Out of curiosity, is there any way you can analyze what waits are happening when the pileup happens? I'm thinking it will be something along the lines of ASYNC_NETWORK_IO which is usually indicative that SQL is waiting on the app to come back and pick up it's data.
We are getting the following error on a certain database occasionally under moderate load.
"System.InvalidOperationException: Timeout expired. The timeout period elapsed prior to obtaining a connection from the pool. This may have occurred because all pooled connections were in use and max pool size was reached."
I have combed through the code and we are closing the connections in finally blocks like we should except in a few cases which we have established are being called very infrequently. We will fix those pieces of code in our next release but to solve the current production issue, I am suggesting increasing the max pool size to 300. The max concurrent users we are currently experiencing is around 110 which is obviously over the default pool size (100).

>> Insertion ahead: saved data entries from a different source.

--- config.mk ---
export PLATFORM = sky130hd
export DESIGN_NAME = p4bd_sync_receiver_flat
export DESIGN_NICKNAME = d
export VERILOG_FILES = /design/src/rtl/p4bd_sync_receiver_if.sv /design/src/rtl/p4bd_sync_receiver.sv /design/src/flat_wrapper.sv
export SDC_FILE = /design/constraint.sdc
export NUM_CORES = 1
export LEC_CHECK = 0
export ABC_AREA = 1
export CORE_UTILIZATION = 55
export CTS_CLUSTER_SIZE = 10
export DETAILED_ROUTE_END_ITERATION = 7
export DONT_BUFFER_PORTS = 1
export GPL_TIMING_DRIVEN = 0
export HOLD_SLACK_MARGIN = 0.06
export PLACE_DENSITY = 0.69
export SYNTH_ARGS = -nofsm -noshare
export SYNTH_HDL_FRONTEND = slang
export SYNTH_SLANG_ARGS = --single-unit
--- constraint.sdc ---
create_clock -name clk -period 1.7 [get_ports clk]
set_input_delay 0.255 -clock clk [delete_from_list [all_inputs] [get_ports clk]]
set_output_delay 0.255 -clock clk [all_outputs]
set_load 0.03 [all_outputs]
--- src/rtl/p4bd_sync_receiver_if.sv ---
// rtl/p4bd_sync_receiver_if.sv - 4-phase bundled-data input channel plus clocked valid/ready output port
interface p4bd_sync_receiver_if #(
    parameter int WIDTH = 12
);
    logic             req;
    logic [WIDTH-1:0] data;
    logic             ack;
    logic [WIDTH-1:0] out_data;
    logic             out_valid;
    logic             out_ready;

    // master: the asynchronous sender plus the clocked consumer; slave: the receiver
    modport master (
        output req, data, out_ready,
        input  ack, out_data, out_valid
    );

    modport slave (
        input  req, data, out_ready,
        output ack, out_data, out_valid
    );
endinterface

--- src/rtl/p4bd_sync_receiver.sv ---
// rtl/p4bd_sync_receiver.sv - clocked receiver terminating a 4-phase bundled-data channel into a 2-entry valid/ready FIFO
module p4bd_sync_receiver #(
    parameter int WIDTH       = 12,
    parameter int SYNC_STAGES = 2,
    parameter int CNT_W       = 16
) (
    input  logic                 clk,
    input  logic                 reset,
    p4bd_sync_receiver_if.slave  bus,
    output logic [CNT_W-1:0]     rx_count
);

    localparam logic [1:0] ST_RESYNC = 2'd0;
    localparam logic [1:0] ST_IDLE   = 2'd1;
    localparam logic [1:0] ST_HOLD   = 2'd2;

    logic [SYNC_STAGES-1:0] sync_q;
    logic                   req_s;
    logic [1:0]             state;
    logic                   ack_q;
    logic [WIDTH-1:0]       head_q;
    logic [WIDTH-1:0]       tail_q;
    logic                   head_v;
    logic                   tail_v;
    logic                   push;
    logic                   pop;

    assign req_s = sync_q[SYNC_STAGES-1];
    // Full is judged on the pre-pop occupancy, so a push at occupancy 2 waits one cycle.
    assign push  = (state == ST_IDLE) && req_s && !tail_v;
    assign pop   = head_v && bus.out_ready;

    // Resetting high keeps a req left over from an interrupted handshake from looking new.
    always_ff @(posedge clk or posedge reset) begin
        if (reset) begin
            sync_q <= '1;
        end else begin
            sync_q <= {sync_q[SYNC_STAGES-2:0], bus.req};
        end
    end

    always_ff @(posedge clk or posedge reset) begin
        if (reset) begin
            state <= ST_RESYNC;
            ack_q <= 1'b0;
        end else begin
            case (state)
                ST_RESYNC: begin
                    if (!req_s) state <= ST_IDLE;
                end
                ST_IDLE: begin
                    if (push) begin
                        state <= ST_HOLD;
                        ack_q <= 1'b1;
                    end
                end
                ST_HOLD: begin
                    if (!req_s) begin
                        state <= ST_IDLE;
                        ack_q <= 1'b0;
                    end
                end
                default: begin
                    state <= ST_RESYNC;
                    ack_q <= 1'b0;
                end
            endcase
        end
    end

    always_ff @(posedge clk or posedge reset) begin
        if (reset) begin
            rx_count <= '0;
        end else if (push) begin
            rx_count <= rx_count + 1'b1;
        end
    end

    // Head register drives out_data directly; tail holds the second token when full.
    always_ff @(posedge clk or posedge reset) begin
        if (reset) begin
            head_q <= '0;
            tail_q <= '0;
            head_v <= 1'b0;
            tail_v <= 1'b0;
        end else begin
            case ({push, pop})
                2'b10: begin
                    if (!head_v) begin
                        head_q <= bus.data;
                        head_v <= 1'b1;
                    end else begin
                        tail_q <= bus.data;
                        tail_v <= 1'b1;
                    end
                end
                2'b01: begin
                    if (tail_v) begin
                        head_q <= tail_q;
                        tail_v <= 1'b0;
                    end else begin
                        head_v <= 1'b0;
                    end
                end
                2'b11: begin
                    head_q <= bus.data;
                end
                default: begin
                end
            endcase
        end
    end

    assign bus.ack       = ack_q;
    assign bus.out_data  = head_q;
    assign bus.out_valid = head_v;

endmodule

--- src/flat_wrapper.sv ---
// flat-port wrapper written by rule: the top's interface ports become plain ports
module p4bd_sync_receiver_flat 
#(
    parameter int WIDTH       = 12,
    parameter int SYNC_STAGES = 2,
    parameter int CNT_W       = 16
)
  (clk, reset, rx_count, bus_req, bus_data, bus_out_ready, bus_ack, bus_out_data, bus_out_valid);
  p4bd_sync_receiver_if #(.WIDTH(WIDTH)) bus_i ();
  input  logic clk;
  input  logic reset;
  output logic [CNT_W-1:0] rx_count;
  input wire logic [$bits(bus_i.req)-1:0] bus_req;
  input wire logic [$bits(bus_i.data)-1:0] bus_data;
  input wire logic [$bits(bus_i.out_ready)-1:0] bus_out_ready;
  output wire logic [$bits(bus_i.ack)-1:0] bus_ack;
  output wire logic [$bits(bus_i.out_data)-1:0] bus_out_data;
  output wire logic [$bits(bus_i.out_valid)-1:0] bus_out_valid;
  assign bus_i.req = bus_req;
  assign bus_i.data = bus_data;
  assign bus_i.out_ready = bus_out_ready;
  assign bus_ack = bus_i.ack;
  assign bus_out_data = bus_i.out_data;
  assign bus_out_valid = bus_i.out_valid;
  p4bd_sync_receiver #(.WIDTH(WIDTH), .SYNC_STAGES(SYNC_STAGES), .CNT_W(CNT_W)) u_core (.clk(clk), .reset(reset), .bus(bus_i), .rx_count(rx_count));
endmodule
==> impl_metrics.csv <==
group,metric,value,unit
status,status,"finished clean",
yosys,yosysUniqueCellTypes,29,
drt,avgRoutedWirePerCell,12.7,microns
setup_path,crit_path_top_delay_cell,"dfrtp_1",
placement,port_buffers,0,
floorplanning,fp.coreArea,3970,sq um
sta,min_period_over_period,90.5,%
final_layout,stdcell_count,331,
sta,fmax,650,MHz
drt,drt_first_pass_iters,4,
yosys,yosysWarnings,0,
drt,vias,1655,
setup_path,reg2reg_from,"u_core.bus.out_valid$_DFFE_PP0P_",
clocking,cts_buffers,5,
min_path,worstHoldStart,"bus_data[0]",
floorplanning,io_pins,46,
yosys,synthArstFlopShare,100,%
global_route,top_usage_layer,"met2",
sta,drv_slew,0,
setup_path,cp-start-kind,"register",
setup_path,cp_max_fo,10,
pwr,total_power,4.06,mW
global_route,gr-total-overflow,0,
final_layout,antenna_cells,0,
setup_path,crit_type,"register to register",
setup_path,worstRegToRegCells,8,
yosys,ys_top_cells_by_area,"dfrtp_1 (50%), nand2_1 (17%), inv_1 (4.5%)",
global_route,gr-usage-met1,27.6,%
sta,finalSetupTns,0,ns
global_route,grt_pass1_wl,7490,microns
placement,hpwlAfterDp,3010,microns
drt,drt_iter0_drc,95,
clocking,tritoncts,"built",
yosys,ys_seq_area_share,51.8,%
pwr,powerDensity,1640,nW/um^2
pwr,p_leak,1.27,nW
floorplanning,die_w,66.3,microns
setup_path,worst_ep_required_time,1.89,ns
drt,wl,4190,microns
yosys,synth_nets,287,
placement,place.gp.congestion,0.765,
final_layout,syn_to_final_growth,9.13,%
yosys,synth_edf_count,0,
final_layout,drive_gt1_share,14.6,%
global_route,antenna_found_initial,0,
pwr,ir_drop,0.865,mV
setup_path,worst_setup_path_end_kind,"register",
yosys,syn_area_per_cell,8.42,sq um
sta,setup_viol,0,
floorplanning,dieArea,4400,sq um
final_layout,nets,297,
yosys,synth_cells,270,
flow_run,maxCapViolCount,0,
clocking,cts.sinks,47,
global_route,grt_pass1_vias,1678,
clocking,cts_root_buf,"clkbuf_8",
placement,dp_cells,321,
clocking,clk_latency,0.30,ns
yosys,syn_area,2270,sq um
global_route,grt_max_degree,40,
yosys,dominantRegCellSynth,"dfrtp_1",
drt,drc_errors,0,
setup_path,crit_top_cell,"nand2_1",
min_path,hold_path_depth,2,
floorplanning,die_h,66.3,microns
sta,slew_headroom,69.5,%
clocking,clk_path_buf_depth,2,
min_path,hold_path.class,"input port to register",
clocking,cts_htree_levels,2,
yosys,synth.top_cell.area_share,49.5,%
setup_path,path_cells,"nand2_2 > clkinv_4 > nand3_4 > nand2_4 > inv_4 > buf_6 > nand2_1 > nand2_1",
drt,vias_per_cell,5.00,
setup_path,cp_num_buf_inv,3,
global_route,groute.layer.met3.usage,7.93,%
drt,ant_nets,0,
setup_path,slowest_delay,0.63,ns
yosys,yosys.area.top_type,"dfrtp_1",
setup_path,cpLargestDelayFamily,"flip-flops",
sta,hold_violations,0,
sta,period_needed,1.54,ns
global_route,use_met2,36.9,%
clocking,cts_setup_buffers,0,
floorplanning,initial_core_util,57.3,%
clocking,clkTransAtPathRegs,0.08,ns
yosys,ys_ff_latch,47,
sta,tightest_slew,0.458,ns
global_route,track_usage,23.1,%
sta,holdWs,0.0801,ns
setup_path,cp.arrival,1.73,ns
setup_path,ff2ff_setup_slack,0.16,ns
min_path,min_to,"u_core.tail_q[0]$_DFFE_PP0P_",
sta,rsz0062_at_grt,"no",
floorplanning,rows,23,
setup_path,reg2reg_to,"u_core.bus.out_data[1]$_DFFE_PP0P_",
sta,clock_skew,0.00698,ns
-- cell type report --
type | instances | area, sq um
Inverter | 33 | 131
Tap cell | 50 | 62.6
Fill cell | 339 | 1490
Buffer | 5 | 43.8
Timing Repair Buffer | 3 | 40.0
Multi-Input combinational cell | 185 | 923
Sequential cell | 47 | 1180
Clock buffer | 8 | 100
-- where the power goes --
part	internal, mW	leakage, nW	switching (mW)
clock network	0.371	0.0515	0.359
registers	1.49	0.587	0.705
logic	0.436	0.634	0.703
total	2.29	1.27	1.77
-- placed cells by master, fill, tap and decap left out, types with 5 or more instances in the layout --
master    Yosys  layout
a21oi_1       6       6
o21ai_0       5       5
nand4_1       6       6
xnor2_1       6       6
nand2_2       6       6
inv_2         4       5
dfrtp_1      45      43
clkbuf_8      0       7
nor2_1       17      16
o21ai_1      13      13
inv_1        27      26
nand2_1     102     102
nand3_1       9       9
-- how the worst max path moves through the flow --
stage	startpoint	end	slack (ns)	cells after the start
2_1_floorplan	u_core.rx_count[0]$_DFFE_PP0P_	u_core.rx_count[10]$_DFFE_PP0P_	0.20	6
3_3_place_gp	reset	u_core.tail_q[4]$_DFFE_PP0P_	-0.15	1
3_5_place_dp	u_core.rx_count[0]$_DFFE_PP0P_	u_core.rx_count[6]$_DFFE_PP0P_	-0.03	5
4_1_cts	u_core.rx_count[0]$_DFFE_PP0P_	u_core.rx_count[10]$_DFFE_PP0P_	0.09	6
5_1_grt	u_core.rx_count[2]$_DFFE_PP0P_	u_core.rx_count[9]$_DFFE_PP0P_	0.008	5
6_report	u_core.bus.out_valid$_DFFE_PP0P_	u_core.bus.out_data[1]$_DFFE_PP0P_	0.16	8
-- cell families (layout without fill, tap and decap cells) --
group / after synthesis / in the layout / share of synthesized area (%)
buffers and inverters: 38 / 49 / 7.70
AOI/OAI and AO/OA: 25 / 25 / 5.56
adders and majority gates: 1 / 1 / 0.550
and+or+nand+nor: 151 / 151 / 31.3
xor gates and xnor gates: 8 / 8 / 3.08
DFF: 47 / 47 / 51.8
-- metal layers --
layer / wire, microns / up-vias
met1: 1910 / 754
met3: 260 / 8
li1: - / 850
met4: 96 / 0
met2: 1930 / 43
met5: 0 / -
-- state kept, by name, indices dropped and copies added, names as in the netlist --
name,flops
u_core.bus.ack,1
u_core.bus.out_data,12
u_core.bus.out_valid,1
u_core.rx_count,16
u_core.state,2
u_core.sync_q,2
u_core.tail_q,12
u_core.tail_v,1
-- Yosys cell counts, types with 2 or more instances --
cell and number:
nand2_2 6, nand2_1 102, nor2_4 3, nand4_1 6, inv_1 27, buf_2 2, a21oi_1 6, inv_2 4
dfstp_2 2, o21ai_1 13, nand3_4 2, nand3_1 9, xnor2_1 6, xor2_1 2, nand2_4 2, o21ai_0 5
nor2_1 17, dfrtp_1 45
-- worst register-to-register path: cells and delay by family (launching register included) --
| family | cells | cell delay, ns |
|---|---|---|
| buffers and inverters | 3 | 0.30 |
| and+or+nand+nor | 5 | 0.52 |
| DFF | 1 | 0.63 |
-- stage by stage --
step / utilization (%) / area [sq um] / setup slack (ns)
after global placement: 58.9 / 2340 / -0.146
final: 62.5 / 2480 / 0.162
after CTS: 62.4 / 2480 / 0.0851
after floorplan: - / 2270 / 0.199
after detailed placement: 59.4 / 2360 / -0.0254
after global routing: 62.5 / 2480 / 0.00763
-- timing repair --
| item | in CTS | in global routing |
|---|---|---|
| hold buffers | 2 | 0 |
| endpoints found under the setup margin | 5 | 5 |
| gates resized for setup | 1 | 2 |
| endpoints found under the hold margin | 46 | 0 |
(Power assumes the default switching activity.)
==> patch 1: new RTL, config.mk and constraints unchanged <==
`SYNC_STAGES` is set to 2 in 2 places; all go to 4.
--- a/src/rtl/p4bd_sync_receiver.sv
+++ b/src/rtl/p4bd_sync_receiver.sv
@@ -1,7 +1,7 @@
 // rtl/p4bd_sync_receiver.sv - clocked receiver terminating a 4-phase bundled-data channel into a 2-entry valid/ready FIFO
 module p4bd_sync_receiver #(
     parameter int WIDTH       = 12,
-    parameter int SYNC_STAGES = 2,
+    parameter int SYNC_STAGES = 4,
     parameter int CNT_W       = 16
 ) (
     input  logic                 clk,
--- a/src/flat_wrapper.sv
+++ b/src/flat_wrapper.sv
@@ -2,7 +2,7 @@
 module p4bd_sync_receiver_flat 
 #(
     parameter int WIDTH       = 12,
-    parameter int SYNC_STAGES = 2,
+    parameter int SYNC_STAGES = 4,
     parameter int CNT_W       = 16
 )
   (clk, reset, rx_count, bus_req, bus_data, bus_out_ready, bus_ack, bus_out_data, bus_out_valid);
Formal check against the unedited RTL: not equivalent (Yosys sat finds a counterexample within 10 cycles, from zero or initial values and one cycle with reset high).
==> patch 1 against the original RTL <==
  * Worst hold slack gained 0.018 ns
  * Combinational power shrank 11%
  * Setup slack lost 0.074 ns
  * Count of clock-buffer cells in the layout is the same
  * Final cell count grew 3.0%
  * Via count grew 6.0%
  * Wire length grew 3.1%
  * Maximum frequency shrank 4.6%
  * Synthesized area shrank 0.11%
  * Sequential cell count grew 2
  * Total power shrank 2.9%
  * Final area is essentially flat
  * Core utilization grew 2.9 points
  * Sequential power grew 2%
  * Highest routed layer unchanged
==> patch 1: results (changes against the original RTL) <==
[status]
status=finished clean  ; unchanged

[logic_synthesis]
synth_xor_area_share_pct=3.08  ; about the same
synth_nets=299  ; was 287
synth-compound-area-share_pct=7.76  ; was 5.56%
synthTopCellsByCount=nand2_1, dfrtp_1, inv_1  ; unchanged
synthTopCellsByArea=dfrtp_1, nand2_1, inv_1, dfstp_2, o21ai_0  ; was dfrtp_1, nand2_1, inv_1, o21ai_1, nor2_1
synthAdderAreaFrac_pct=0.551  ; was 0.550%

[cells_and_area]
area_growth_pct=9.31  ; was 9.13%
seq_area_sq_um=1240  ; was 1180 sq um
multi_input_area_sq_um=886  ; was 923 sq um
fin_nets=309  ; was 297
multi_input_area_share_pct=35.7  ; was 37.2%
clock_area_share_pct=3.63  ; was 4.03%
nMultiInputCombCells=192  ; was 185
drive_above_1_share_pct=12.6  ; was 14.6%
bufAreaShareNonClock_pct=3.07  ; was 3.38%
utilization_pct=65.4  ; was 62.5%
inv_count=35  ; was 33

[route]
drtIter0Drc=106  ; was 95
wl_microns=4320  ; was 4190 microns
routed-via-count=1755  ; was 1655
wl_met1_microns=2120  ; was 1910 microns
met3_wirelength_microns=293  ; was 260 microns

[critical_path]
crit_fanout=5  ; was 10
rrSetupSlack_ns=0.09  ; was 0.16 ns
crit_family=simple AND/OR/NAND/NOR gates  ; was flip-flops
critical-path-max-stage-delay_ns=0.59  ; was 0.63 ns
crit_arrival_ns=1.82  ; was 1.73 ns

[grt]
grt_use_met2_pct=32.3  ; was 36.9%
grt_use_met3_pct=8.62  ; was 7.93%
grt_usage_pct=22.5  ; was 23.1%
grt_pass1_wl_microns=7300  ; was 7490 microns
grt_max_degree=39  ; was 40
grt_util_met1_pct=31.6  ; was 27.6%

[place]
dp.cells=331  ; was 321
gp_congestion=0.816  ; was 0.765
hpwl_microns=3130  ; was 3010 microns
placed_cell_area_sq_um=2350  ; was 2360 sq um

[sta]
skew_ns=0.00444  ; was 0.00698 ns

[clocking]
clock-sinks=49  ; was 47

patch 1: changes by cell type in the layout (fill, tap and decap cells not counted), moves of 5 or more:
cell,unedited run,this run
inv_1,26,32
dfrtp_1,43,38
nand2_1,102,110
nand3_1,9,4
o21ai_0,5,21
dfrtp_2,2,7
patch 1: kinds of logic after synthesis:
family	count (synthesis)
xor+xnor	8
simple gates	148
flops	49
fa+ha+maj	1
compound gates	35
buf+inv	41
patch 1: path summary, 6_finish.rpt:
check / from / endpoint / depth (start not counted)
max: u_core.rx_count[10] / u_core.rx_count[15] / 7
min: bus_data[4] / u_core.tail_q[4] / 2
max reg2reg: u_core.rx_count[10] / u_core.rx_count[15] / 7
min reg2reg: u_core.sync_q[2] / u_core.sync_q[3] / 0
max in group asynchronous: reset / u_core.sync_q[1] / 3
min in group asynchronous: reset / u_core.rx_count[2] / 2
patch 1: power breakdown:
part           switching, mW  total, mW  internal, mW
clock network          0.369      0.701         0.332
logic                  0.651       1.02         0.365
registers              0.680       2.23          1.55
==> patch 2: new RTL, config.mk and constraints unchanged <==
Made on the original files. Register the output `rx_count` once more, cleared by the reset; this adds one clock of latency there. The other outputs are not delayed to match.
--- a/src/rtl/p4bd_sync_receiver.sv
+++ b/src/rtl/p4bd_sync_receiver.sv
@@ -13,6 +13,8 @@
     localparam logic [1:0] ST_RESYNC = 2'd0;
     localparam logic [1:0] ST_IDLE   = 2'd1;
     localparam logic [1:0] ST_HOLD   = 2'd2;
+
+    logic [CNT_W-1:0] rx_count_s0;
 
     logic [SYNC_STAGES-1:0] sync_q;
     logic                   req_s;
@@ -70,9 +72,9 @@
 
     always_ff @(posedge clk or posedge reset) begin
         if (reset) begin
-            rx_count <= '0;
+            rx_count_s0 <= '0;
         end else if (push) begin
-            rx_count <= rx_count + 1'b1;
+            rx_count_s0 <= rx_count_s0 + 1'b1;
         end
     end
 
@@ -115,5 +117,13 @@
     assign bus.out_data  = head_q;
     assign bus.out_valid = head_v;
 
+    always_ff @(posedge clk or posedge reset) begin
+        if (reset) begin
+            rx_count <= '0;
+        end else begin
+            rx_count <= rx_count_s0;
+        end
+    end
+
 endmodule
 
Behaviour: not the same (Yosys sat finds a counterexample within 10 cycles, from zero or initial values and one cycle with reset high).
==> patch 2 against the original RTL <==
  * The flow now finishes with violations (DRC)
  * Non-clock buffer count increased by 4
  * Via count up 8.6%
  * Total power is 23% higher
  * Setup slack lost 0.048 ns
  * Final area increased by 20%
  * Global-route usage fell by 3.5 points
  * First-iteration DRC count grew 29%
  * Core utilization increased by 3.4 points
  * Final cell count grew 7.3%
  * Clock power up 72%
  * Sequential cell count rose by 16
  * Synthesized area grew 16%
  * Wire length increased by 7.7%
  * Critical path type unchanged
==> patch 2: results (changes against the original RTL) <==
[critical_path]
rrSetupSlack_ns=0.11  ; was 0.16 ns
critical-path-max-stage-delay_ns=0.68  ; was 0.63 ns
crit_path_end=u_core.bus.out_data[6]  ; was u_core.bus.out_data[1]
crit_arrival_ns=1.81  ; was 1.73 ns

[place]
placed_cell_area_sq_um=2720  ; was 2360 sq um
gp_congestion=0.788  ; was 0.765
dp_slack_ns=0.138  ; was -0.0254 ns
hpwl_microns=3000  ; was 3010 microns
dp.cells=334  ; was 321

[pwr]
irDropWorstVdd_v=0.000966  ; was 0.000865 V
p_switching_mw=1.92  ; was 1.77 mW
power_leakage_nw=1.56  ; was 1.27 nW
clock_power_mw=1.26  ; was 0.731 mW
power.total_mw=4.98  ; was 4.06 mW

[logic_synthesis]
synthTopCellsByArea=dfrtp_1, nand2_1, inv_1, nor2_1, nand3_1  ; was dfrtp_1, nand2_1, inv_1, o21ai_1, nor2_1
synthAdderAreaFrac_pct=0.472  ; was 0.550%
synth-compound-area-share_pct=5.53  ; was 5.56%
synthTopCellsByCount=nand2_1, dfrtp_1, inv_1  ; unchanged
yosysSeqAreaShare_pct=59.6  ; was 51.8%
synth_xor_area_share_pct=2.65  ; was 3.08%

[cells_and_area]
fillers=362  ; was 339
clock_area_share_pct=6.45  ; was 4.03%
nNonClkBuffers=12  ; was 8
bufAreaShareNonClock_pct=4.00  ; was 3.38%
utilization_pct=65.9  ; was 62.5%
inv_count=37  ; was 33
seq_area_sq_um=1580  ; was 1180 sq um
multi_input_area_share_pct=29.2  ; was 37.2%
fin_nets=315  ; was 297
seq_cells=63  ; was 47
drive_above_1_share_pct=14.9  ; was 14.6%
nClkBuffers=13  ; was 8
nMultiInputCombCells=175  ; was 185

[route]
wl_met1_microns=2230  ; was 1910 microns
met3_wirelength_microns=272  ; was 260 microns
wl_met2_microns=1910  ; was 1930 microns
wire_per_inst_microns=12.7  ; about the same
post-route-drc-count=3  ; was 0
avgViaCountPerCell=5.06  ; was 5.00
drt_first_pass_iters=6  ; was 4

[grt]
grt_pass1_wl_microns=7600  ; was 7490 microns
grt_max_degree=64  ; was 40
grt_pass1_vias=1725  ; was 1678
grt_usage_pct=19.6  ; was 23.1%

[clocking]
cts_made_buffers=9  ; was 5
htreeDepth=3  ; was 2

[status]
failed_checks=DRC
status=finished, violations left  ; was finished clean

[sta]
max_freq_mhz=631  ; was 650 MHz

==> patch 2: cell count changes in the layout (fill, tap and decap cells not counted), moves of 3 or more <==
cell,change
dfrtp_1,+18
nand2_1,-16
o21ai_1,-9
o21ai_0,+7
inv_1,+6
a21oi_1,+3
clkbuf_8,+3
nand3_1,+3
==> patch 2: worst min-delay path by stage <==
stage,from,end,slack (ns)
after detailed placement,bus_req,u_core.sync_q[0],0.26
after global placement,bus_req,u_core.sync_q[0],0.26
after global routing,bus_data[0],u_core.tail_q[0],0.06
final,bus_data[0],u_core.tail_q[0],0.07
after floorplan,bus_req,u_core.sync_q[0],0.26
after CTS,bus_data[0],u_core.tail_q[0],0.06
==> patch 2: timing repair <==
action                                 CTS  global route
endpoints found under the hold margin    3            17
resized for setup                        0             0
hold buffers                             3             1
setup endpoints to repair                0             0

I am also suggesting making sure all our connection strings to a particular SQL Server instance are identical to avoid creating multiple connection pools unnecessarily. I am hoping that we can use the USE [Database] statement before our actual SQL queries when we need to switch databases within a single SQL Server instance.
Do you guys have any ideas, pointers, suggestions, or gotchas for us to watch out for?
You must eliminate the connection leaks. If the cause of the pool exhaustion is leaks, increasing it to 300 is just gonna delay the inevitable. If you leak one connection in 10000 calls (ie. "very infrequently") and you have 110 concurrent requests at, say, 5 seconds a call, you are leaking at a rate of about one connection every 8 minutes that will drain the pool in 13 hours. The timeouts will start showing up much earlier though, as the available pool size will shrink.
If you have hard evidence that s not the leaks that are the root cause but indeed the rate of calls vs. pool size, then you should increase the pool size. Whatever your pool size is you decide to use, if your requests are requiring 1:1 a connection for the whole duration of the requests then you need to throttle/queue the HTTP accepts so it does not exceed your pool size. If not, you can still encounter spikes that exhaust the pool.
Also you may consider using a more resilient connection factory, one that retries and attempts an non-pooled connection if the pool is drained. Of course this goes hand-in-hand with my prior point that if you calibrate your max HTTP accept count to match the pool size, then the pool cannot be exhausted (unless you leak, back to square one). I would not recommend this though, I think is much better to queue up requests in the http.sys territory than in the application resource allocation territory (ie. throttle the max accepted HTTP calls).
And last but not least, reduce the duration of each call. If your call takes in average 5 seconds, then you're seeing 110 connection concurrently at only a mere 22 requests per second. If you reduce the duration of the call by eliminating SQL bottlenecks to 1 second, you'll be able to service 110 requests per second to hit the same resource cap (110 concurrent requests), that is a 5 time traffic increase. The biggest culprit is usually table scans, make sure all your queries are using sensible SQL and have an optimal data access path. As David says, SQL Profiler is your friend.
You can also use SqlConnection.ChangeDatabase to change the database.